As is true with all communication processes, conflict is influenced by the culture of the participants—and especially by their beliefs and values about conflict—and by their gender. cultuRal iNflueNces Culture seems to influence the topics people fight about, the nature of their conflict, the conflict strategies they use, and the norms of the organization regarding conflict. Topics Culture influences the topics people fight about as well as what are considered appropriate and inappropriate ways of dealing with conflict. For example, cohabiting 18-year-olds are more likely to have conflict with their parents over their living style if they live in the United States than if they live in Sweden, where cohabitation is much more accepted. Similarly, male infidelity is more likely to cause conflict among American couples than among southern European couples. The topics of conflicts also depend on whether the culture is collectivist or individualist. In collectivist cultures, conflicts are more likely to center on violations of collective or group norms and values. Conversely, in individualist cultures, conflicts are more likely to come up when individual norms are violated (Ting-Toomey, 1985). Nature of Conflict Cultures also differ in how they define what constitutes conflict. For example, in some cultures it’s quite common for women to be referred to negatively and to be seen as less than equal. To most people in the United States, this would constitute a clear basis for conflict. To some Japanese women, however, this isn’t uncommon and isn’t perceived as abusive (New York Times, February 11, 1996, pp. 1, 12). Further, Americans and Japanese differ in their views of the aim or purpose of conflict. The Japanese see conflicts and their resolution in terms of compromise; Americans, on the other hand, see conflict in terms of winning (Gelfand, Nishii, Holcombe, Dyer, Ohbuchi, & Fukuno, 2001).
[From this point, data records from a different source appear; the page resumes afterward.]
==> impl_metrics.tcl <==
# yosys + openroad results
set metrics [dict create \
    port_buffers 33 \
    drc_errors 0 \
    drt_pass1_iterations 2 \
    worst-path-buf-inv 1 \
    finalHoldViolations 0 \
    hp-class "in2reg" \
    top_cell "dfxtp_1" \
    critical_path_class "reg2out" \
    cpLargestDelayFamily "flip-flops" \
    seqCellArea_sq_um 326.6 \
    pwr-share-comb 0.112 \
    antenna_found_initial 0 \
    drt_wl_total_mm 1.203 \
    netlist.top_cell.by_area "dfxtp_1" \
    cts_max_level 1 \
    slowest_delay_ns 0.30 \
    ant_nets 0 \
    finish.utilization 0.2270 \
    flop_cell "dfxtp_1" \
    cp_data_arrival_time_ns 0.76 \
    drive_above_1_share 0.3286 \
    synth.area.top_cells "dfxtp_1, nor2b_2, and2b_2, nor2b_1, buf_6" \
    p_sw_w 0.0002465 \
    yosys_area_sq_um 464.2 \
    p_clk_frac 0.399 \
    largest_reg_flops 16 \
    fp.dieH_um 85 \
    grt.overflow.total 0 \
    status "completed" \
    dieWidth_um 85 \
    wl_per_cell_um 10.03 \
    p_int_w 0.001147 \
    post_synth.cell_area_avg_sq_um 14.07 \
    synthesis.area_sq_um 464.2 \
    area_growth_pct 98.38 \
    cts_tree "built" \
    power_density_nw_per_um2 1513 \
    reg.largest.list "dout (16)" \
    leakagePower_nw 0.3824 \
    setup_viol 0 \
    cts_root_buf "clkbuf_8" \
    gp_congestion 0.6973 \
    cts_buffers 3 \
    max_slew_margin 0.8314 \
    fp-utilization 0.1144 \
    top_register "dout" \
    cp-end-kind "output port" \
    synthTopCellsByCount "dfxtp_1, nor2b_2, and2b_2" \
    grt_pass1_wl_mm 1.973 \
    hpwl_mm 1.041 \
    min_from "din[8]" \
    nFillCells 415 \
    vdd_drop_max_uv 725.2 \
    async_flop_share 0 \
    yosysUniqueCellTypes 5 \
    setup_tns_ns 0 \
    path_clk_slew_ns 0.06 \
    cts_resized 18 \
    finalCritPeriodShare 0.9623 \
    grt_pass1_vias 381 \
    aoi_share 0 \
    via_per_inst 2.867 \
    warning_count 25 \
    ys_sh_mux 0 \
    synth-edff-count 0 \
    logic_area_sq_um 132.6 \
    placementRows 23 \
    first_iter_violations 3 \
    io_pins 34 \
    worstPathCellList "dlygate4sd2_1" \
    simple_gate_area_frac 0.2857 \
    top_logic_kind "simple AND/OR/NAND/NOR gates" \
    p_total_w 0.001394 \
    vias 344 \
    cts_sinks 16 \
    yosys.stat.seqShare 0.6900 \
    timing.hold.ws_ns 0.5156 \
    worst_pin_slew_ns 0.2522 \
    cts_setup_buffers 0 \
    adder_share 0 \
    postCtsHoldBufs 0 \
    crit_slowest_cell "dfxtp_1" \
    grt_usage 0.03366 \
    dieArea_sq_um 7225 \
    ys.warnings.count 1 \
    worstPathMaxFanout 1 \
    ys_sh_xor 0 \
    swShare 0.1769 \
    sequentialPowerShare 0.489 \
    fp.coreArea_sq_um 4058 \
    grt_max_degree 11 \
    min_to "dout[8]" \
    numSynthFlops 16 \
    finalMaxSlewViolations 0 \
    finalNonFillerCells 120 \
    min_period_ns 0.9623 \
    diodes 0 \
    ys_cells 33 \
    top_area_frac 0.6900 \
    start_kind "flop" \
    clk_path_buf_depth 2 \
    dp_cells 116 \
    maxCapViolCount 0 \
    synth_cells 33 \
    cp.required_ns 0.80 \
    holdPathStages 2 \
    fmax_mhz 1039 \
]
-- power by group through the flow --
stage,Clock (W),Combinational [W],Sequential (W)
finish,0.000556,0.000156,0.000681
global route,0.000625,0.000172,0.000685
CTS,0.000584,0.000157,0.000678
--- flow/design.v ---
`timescale 1ns / 1ns
module downsampler
#(
    parameter DATA_WIDTH_INP = 8,
    parameter CIC_R = 4
)
(
    input                                     clk,
    input                                     reset_n,
    input  wire signed [DATA_WIDTH_INP - 1:0] s_axis_in_tdata,
    input                                     s_axis_in_tvalid,
    output reg signed  [DATA_WIDTH_INP - 1:0] m_axis_out_tdata,
    output reg                                m_axis_out_tvalid
);
  localparam DECIM_COUNTER_WIDTH = $clog2(CIC_R);
  reg [DECIM_COUNTER_WIDTH - 1 : 0] counter;
  always @(posedge clk) begin
    if (!reset_n) counter <= '0;
    else if (s_axis_in_tvalid)
      counter <= (32'(counter) < CIC_R - 1) ? counter + {
        {(DECIM_COUNTER_WIDTH - 1) {1'b0}}, 1'b1
      } : '0;
  end
  always @(posedge clk) begin
    if (!reset_n) m_axis_out_tdata <= '0;
    else if (s_axis_in_tvalid)
      m_axis_out_tdata <= (32'(counter) < CIC_R - 1) ? m_axis_out_tdata : s_axis_in_tdata;
  end
  always @(posedge clk) begin
    if (!reset_n) m_axis_out_tvalid <= 1'b0;
    else if (s_axis_in_tvalid) m_axis_out_tvalid <= (32'(counter) == CIC_R - 1);
    else m_axis_out_tvalid <= 1'b0;
  end
endmodule
--- flow/run.sh ---
#!/bin/bash
# OpenROAD 26Q1-2900-gdf79404cd8, Yosys 0.63+post, stock flow scripts
make -C /OpenROAD-flow-scripts/flow DESIGN_CONFIG=/design/flow/config.mk WORK_HOME=/design/flow/orfs finish
--- flow/config.mk ---
export PLATFORM = sky130hd
export DESIGN_NAME = downsampler
export DESIGN_NICKNAME = downsampler
export VERILOG_FILES = /design/flow/design.v
export SDC_FILE = /design/flow/constraint.sdc
export NUM_CORES = 4
export LEC_CHECK = 1
export CORE_AREA = 10 10 70 70
export DIE_AREA = 0 0 80 80
--- flow/constraint.sdc ---
current_design downsampler

set clk_period 2.1
set clk_io_pct 0.2

create_clock -name clk0 -period $clk_period [get_ports {clk}]

set non_clock_inputs [all_inputs -no_clocks]
set_input_delay [expr $clk_period * $clk_io_pct] -clock clk0 $non_clock_inputs
set_output_delay [expr $clk_period * $clk_io_pct] -clock clk0 [all_outputs]
==> run summary <==
ANT cells - 0
clk sinks - 11
antenna violations before repair - 0
layout cells sized above 1 - 19.4%
area leader, netlist - dfxtp_1
CTS Buffer Depth - 2
WL met2 - 383 um
Num CTS Buffers - 3
grt ovf - 0
clock skew - 0.00103 ns
met1 wire length - 685 um
sequential power share - 53.8%
critical path endpoint category - primary output
H-Tree Depth - 1
switching share of power - 22.3%
Yosys chip area - 495 um2
Final Cycle Share - 71.9%
tool warning count - 26
met3 wire len - 180 um
worst slew pin tran - 0.635 ns
minimum clock period - 1.51 ns
cts hold-fix bufs - 0
chip area - 6400 um2
Post-CTS Setup Inserts - 0
final instance area - 727 um2
Comb gate area - 233 um2
port bufs - 19
routed length per instance - 11.1 um
status - finished clean
CP bufs+invs - 1
yosys stat cell total - 49
Leak Pwr - 0.259 nW
FP Core Util - 14.5%
Gate power share - 10.6%
WHS - 0.459 ns
Total Neg Setup Slack - 0 ns
yosys warns - 1
FF+latch count, synth - 11
Fmax - 0.662 GHz
Sequential Area - 220 um2
Synth area leaders - dfxtp_1 44%, o21ai_2 14%, nand4_1 10%
final setup violation count - 0
CP delay by family, top - buffers and inverters
Syn-to-layout area delta - 46.7%
Post-DRT Antenna Nets - 0
RSZ-0062 raised after global routing - no
max layer used - met4
PwrDens - 553 nW/um2
global-route wire length before repair - 1.93 mm
Die Height - 80 um
vias - 390
vias per cell - 3.45
clock group share of total power - 35.6%
normalized max-slew margin - 57.5%
DRC Markers - 0
Net Sw Power - 89.7 uW
crit path max-delay cell type - clkdlybuf4s50_1
worst-path maximum fanout - 2
Max Transition Viols Final - 0
DRT Pass-1 Iters - 4
max cap viols - 0
kind of critical path - flip-flop to primary output
CP Cell Sequence - clkdlybuf4s50_1
final wirelength - 1.26 mm
vias in the first global route - 380
Yosys cell types - 14
Layout Utilization - 21.3%
Clock Latency Late Sink - 0.27 ns
Mapped Area - 495 um2
GRT Total Usage - 3.89%
Placed Area - 701 um2
Reg clk slew, reported paths - 0.07 ns
CTS resizes - 0
startpoint types - flip-flop
Cells after Synth - 49
CTS tree - yes
Placer Congestion - 0.802
Int Power - 312 uW
Final HPWL DP - 962 um
I/O Pins - 20
final setup margin - 0.589 ns
FP Rows - 21
worst hold path class - flip-flop to flip-flop
maximum vdd drop - 0.174 mV
Top-area cell share - 44.4%
fillcell total - 379
core area - 3420 um2
Final Hold Viols - 0
Initial DRC Count - 74
pre-CTS setup slack - 0.441 ns
average cell area after synthesis - 10.1 um2
pin count of the biggest net entering global routing - 20
critical path required time - 1.68 ns
DIE WIDTH - 80 um
Critical Path AT - 1.09 ns
crit-path max cell delay - 0.49 ns
sequential fraction of the synthesis area - 44.4%
CTS Root Cell - clkbuf_4
==> flow/design.v <==
`timescale 1ns / 1ns
module downsampler_variable
#(
    parameter DATA_WIDTH_INP  = 8,
    parameter DATA_WIDTH_RATE = 16
)
(
    input                                      clk,
    input                                      reset_n,
    input  wire signed [ DATA_WIDTH_INP - 1:0] s_axis_in_tdata,
    input                                      s_axis_in_tvalid,
    input  wire signed [DATA_WIDTH_RATE - 1:0] s_axis_rate_tdata,
    input                                      s_axis_rate_tvalid,
    output reg signed  [ DATA_WIDTH_INP - 1:0] m_axis_out_tdata,
    output reg                                 m_axis_out_tvalid
);
  reg [DATA_WIDTH_RATE - 1 : 0] counter;
  reg [DATA_WIDTH_RATE - 1 : 0] rate_buf;
  always @(posedge clk) begin
    if (!reset_n) rate_buf <= 1;
    else if (s_axis_rate_tvalid) rate_buf <= s_axis_rate_tdata;
  end
  always @(posedge clk) begin
    if (!reset_n || s_axis_rate_tvalid) begin
      counter <= '0;
    end else if (s_axis_in_tvalid)
      counter <= (counter < rate_buf - 1) ? counter + {{(DATA_WIDTH_RATE - 1) {1'b0}}, 1'b1} : '0;
  end
  always @(posedge clk) begin
    if (!reset_n || s_axis_rate_tvalid) m_axis_out_tdata <= '0;
    else if (s_axis_in_tvalid)
      m_axis_out_tdata <= (counter < rate_buf - 1) ? m_axis_out_tdata : s_axis_in_tdata;
  end
  always @(posedge clk) begin
    if (!reset_n || s_axis_rate_tvalid) m_axis_out_tvalid <= 1'b0;
    else if (s_axis_in_tvalid) m_axis_out_tvalid <= (counter == rate_buf - 1);
    else m_axis_out_tvalid <= 1'b0;
  end
endmodule
==> flow/run.sh <==
#!/bin/bash
# OpenROAD 26Q1-2900-gdf79404cd8, Yosys 0.63+post, stock flow scripts
make -C /OpenROAD-flow-scripts/flow DESIGN_CONFIG=/design/flow/config.mk WORK_HOME=/design/flow/orfs finish
==> flow/config.mk <==
export PLATFORM = sky130hd
export DESIGN_NAME = downsampler_variable
export DESIGN_NICKNAME = downsampler_variable
export VERILOG_FILES = /design/flow/design.v
export SDC_FILE = /design/flow/constraint.sdc
export NUM_CORES = 4
export LEC_CHECK = 1
export CORE_UTILIZATION = 50
==> flow/constraint.sdc <==
current_design downsampler_variable

set clk_period 8.9
set clk_io_pct 0.2

create_clock -name clk0 -period $clk_period [get_ports {clk}]

set non_clock_inputs [all_inputs -no_clocks]
set_input_delay [expr $clk_period * $clk_io_pct] -clock clk0 $non_clock_inputs
set_output_delay [expr $clk_period * $clk_io_pct] -clock clk0 [all_outputs]
[./config.mk]
export PLATFORM = sky130hd
export DESIGN_NAME = reg_file
export DESIGN_NICKNAME = reg_file
export VERILOG_FILES = /design/flow/design.v
export SDC_FILE = /design/flow/constraint.sdc
export NUM_CORES = 4
export LEC_CHECK = 1
export CORE_UTILIZATION = 30
[./constraint.sdc]
current_design reg_file

set clk_period 7.5
set clk_io_pct 0.2

create_clock -name clk0 -period $clk_period [get_ports {clk}]

set non_clock_inputs [all_inputs -no_clocks]
set_input_delay [expr $clk_period * $clk_io_pct] -clock clk0 $non_clock_inputs
set_output_delay [expr $clk_period * $clk_io_pct] -clock clk0 [all_outputs]
[./design.v]
module reg_file (
    input clk,
    input we,
    input [4:0] ra1, ra2, wa,
    input [31:0] wd,
    output [31:0] rd1, rd2
);
    parameter DEPTH = 32;
    reg [31:0] mem [0:31];
    assign rd1 = mem[ra1];
    assign rd2 = mem[ra2];
    always @(posedge clk) begin
        if (we && wa != 5'd0) begin
            mem[wa] <= wd;
        end
    end
endmodule
[./run.sh]
#!/bin/bash
# OpenROAD 26Q1-2900-gdf79404cd8, Yosys 0.63+post, stock flow scripts
make -C /OpenROAD-flow-scripts/flow DESIGN_CONFIG=/design/flow/config.mk WORK_HOME=/design/flow/orfs finish
==> impl_metrics.toml <==
# synthesis and place-and-route metrics
[drt]
dr.pass1.iters = 5
drc = 0
antenna_left = 0
routed_via_density = 5.36
wl_per_cell_um = 27.0
totalWireLength_um = 155000
drt_iter0_drc = 2117
num_vias = 30800

[power_and_ir_drop]
internal-power_mw = 9.39
p_leak_nw = 20.1
p_comb_frac = 0.097
p_switching_mw = 2.89
ir_drop_v = 0.000185
p_clk_frac = 0.380
power_frac_seq = 0.522
p_per_area_mw_per_mm2 = 220
switching_share = 0.235

[final_timing]
min_period_ns = 6.16
tightestPinTransition_ns = 0.966
drv_slew = 0
fin_crit_sh = 0.821
rsz0062_at_grt = "no"
setup_tns_ns = 0
setup_viol = 0
hold_viol_final = 0
fmax_mhz = 162
setup_ws_ns = 1.34
slew_headroom = 0.354

[clock_network]
ctsRootBufferMaster = "clkbuf_16"
clock_path_buffers = 3
h-tree-depth = 3
cts_resized = 0
hold_buffers = 0
clock-sinks = 1024
cts_tree = "yes"
cts_buffers = 98
postCtsSetupBuffers = 0
clk_pin_slew_worst_paths_ns = 0.06

[placed_design]
placedCellCount = 5569
place_area_mm2 = 0.0528
port_buffers = 112
gp_congestion = 0.842
hpwl_um = 83200
place_ws_ns = 1.41

[yosys]
ys_cells = 3386
yosysWarnings = 1
synth_cell_types = 24
yosysChipArea_mm2 = 0.0488
synth_area_mm2 = 0.0488
synth.yosys.seq_area_share = 0.631
syn_inst = 3386
avgSynthCellArea_um2 = 14.4
numSynthFlops = 1024

[global_routing]
grt_pass1_vias = 32000
antenna_found_initial = 13
grt_usage = 0.198
grt_pass1_wl_um = 220000
grt_max_degree = 94
grt.overflow.total = 0

[outcome]
status = "complete, no violations"

[worst_setup_path]
required_ns = 6.00
critPathArrivalTime_ns = 4.66
critPathLaunch = "ra2[0]"
startpoint_type = "input port"
criticalPathCategory = "input port to primary output"
worstPathMaxFanout = 20
endpoint_kind = "primary output"

[floorplanning]
core_area_mm2 = 0.161
die_w_um = 405
die_h_um = 405
initCoreUtil = 0.303
io_pins = 113
num_rows = 147
die_area_mm2 = 0.164

[min_path]
min-delay-start = "wd[19]"
hold_class = "input port to register"

[cells_and_area]
final_cell_mix = "mux2i_1 (1,024), edfxtp_1 (1,024), nand3_1 (194)"
drive_gt1_frac = 0.0872
final_core_util = 0.346
area_delta_synth_final_pct = 14.3
layout.cells.non_filler = 5742
largest_register_ffs = 1024
final_cell_area_mm2 = 0.0557
regMostFlops = "mem"
reg.largest.list = "mem (1024)"

[run]
warning_count = 26
drv_cap = 0
-- final timing paths --
path / to / slack [ns] / cells past startpoint
worst max-delay path: rd2[28] / 1.34 / 8
worst min-delay path: mem[27][19] / 1.62 / 2
-- layout make-up --
type                       count  area [µm²]
antenna                        2        5.00
clock inverter                49         370
sequential                  1024       30700
fill                       15200      105000
tap                         2160        2700
multi-input combinational   2140       16900
timing repair buffer         245        2440
clock buffer                 122        2560
-- power by group through the flow --
stage / logic, mW / clock network [mW] / registers (mW)
final: 1.19 / 4.67 / 6.41
after global routing: 1.27 / 4.95 / 6.42
after CTS: 1.19 / 4.75 / 6.41
-- metrics by stage --
stage	hold WS (ns)	total power [mW]
after detailed placement	2.33	7.72
after global routing	1.63	12.6
after floorplan	1.60	7.20
final	1.62	12.3
after CTS	1.58	12.3
after global placement	2.32	7.72
-- critical path: stages --
cell and delay, ns:
clkdlybuf4s50_1 0.63, nor2b_4 0.85, buf_4 0.46, a22o_1 0.20, nor3_1 0.05, a31oi_1 0.37
nand3_1 0.15, clkdlybuf4s50_1 0.45
-- cells by family after synthesis --
group                  share of synthesized area
AOI/OAI and AO/OA                         0.0805
DFF                                        0.631
other                                  0.0000769
buffers and inverters                     0.0315
muxes                                      0.210
and+or+nand+nor                           0.0471
-- per-layer routing --
metal | global-route usage | part of all wire | vias to the layer above | wire (µm)
li1 | - | - | 13600 | -
met1 | 0.239 | 0.36 | 15200 | 56200
met2 | 0.290 | 0.45 | 1707 | 69100
met3 | 0.139 | 0.16 | 273 | 24900
met4 | 0.0469 | 0.029 | 28 | 4440
met5 | 0.00714 | 0.0017 | - | 258
-- Yosys cell counts, drive strengths merged --
cell type	instances	area share
edfxtp	1024	0.63
mux2i	1024	0.21
nand2	195	0.015
nand3	194	0.020
a21oi	192	0.020
a22oi	192	0.030
buf	167	0.025
a22o	128	0.023
clkbuf	86	0.0069
a31oi	64	0.0082
nor3	64	0.0066
nor2	34	0.0026
nand3b	5	0.00077
nand2b	4	0.00051
nor2b	4	0.00051
or3b	3	0.00054
and2	2	0.00026
or2	2	0.00026
conb	1	0.000077
or3	1	0.00013
Power figures rest on the tool's default switching activity, not on a simulated workload.
module edge_detector #(
    parameter WIDTH = 1
)(
    input clk,
    input [WIDTH-1:0] signal_in,
    output [WIDTH-1:0] edge_detect_pulse
);
    reg [WIDTH-1:0] delayed;
    reg [WIDTH-1:0] edge_detect_reg;
    integer i;
    always @(posedge clk) begin
	for (i = 0; i < WIDTH; i = i + 1) begin
	    delayed[i] <= signal_in[i];
	    edge_detect_reg[i] <= (~delayed[i]) & signal_in[i];
	end
    end
    genvar j;
    for (j = 0; j < WIDTH; j = j + 1) begin
        assign edge_detect_pulse[j] = edge_detect_reg[j];
    end
endmodule
module synchronizer #(parameter WIDTH = 1) (
    input [WIDTH-1:0] async_signal,
    input clk,
    output [WIDTH-1:0] sync_signal
);
    reg [WIDTH-1:0] async_reg;
    reg [WIDTH-1:0] sync_reg;
    always @(posedge clk) begin
        async_reg <= async_signal;
        sync_reg <= async_reg;
    end
    assign sync_signal = sync_reg;
endmodule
African Americans and European Americans engage in conflict in very different ways (Hecht, Jackson, & Ribeau, 2003; Kochman, 1981). The issues that cause and aggravate conflict, the conflict strategies that are expected and accepted, and the attitudes toward conflict vary from one group to the other. Conflict Strategies Each culture seems to teach its members different views of conflict strategies (Tardiff, 2001).

 

geNDeR iNflueNces Research finds significant gender differences in interpersonal conflict (Krolokke & Sorensen, 2006; Wood, 2010). For example, men are more apt to withdraw from a conflict situation than are women. It’s been argued that this may be because men become more psychologically and physiologically aroused during conflict (and retain this heightened level of arousal much longer) than do women, and so may try to distance themselves and withdraw from the conflict to prevent further arousal (Goleman, 1995b; Gottman & Carrere, 1994). Another position argues that men withdraw because the culture has taught men to avoid conflict. Still another claims that withdrawal is an expression of power. Women, on the other hand, want to get closer to the conflict; they want to talk about it and resolve it. Even adolescents reveal these differences. In research on boys and girls ages 11 to 17, boys withdrew more than girls (Heasley, Babbitt, & Burbach, 1995; Lindeman, Harakka, & Keltikangas-Jarvinen, 1997). Other research has found that women are more emotional and men are more logical when they argue. Women have been defined as conflict “feelers” and men as conflict “thinkers” (Sorenson, Hawkins, & Sorenson, 1995). Another difference is that women are more apt to reveal their negative feelings than are men (Canary, Cupach, & Messman, 1995; Schaap, Buunk, & Kerkstra, 1988). It should be mentioned, however, that some research fails to support these stereotypical gender differences in conflict style—the differences that cartoons, situation comedies, and films portray so readily and so clearly. For example, several studies dealing with both college students and men and women in business found no significant differences in the ways men and women engage in conflict (Canary & Hause, 1993; Gottman & Levenson, 1999; Canary, Cupach, & Messman, 1995; Gamble & Gamble, 2014).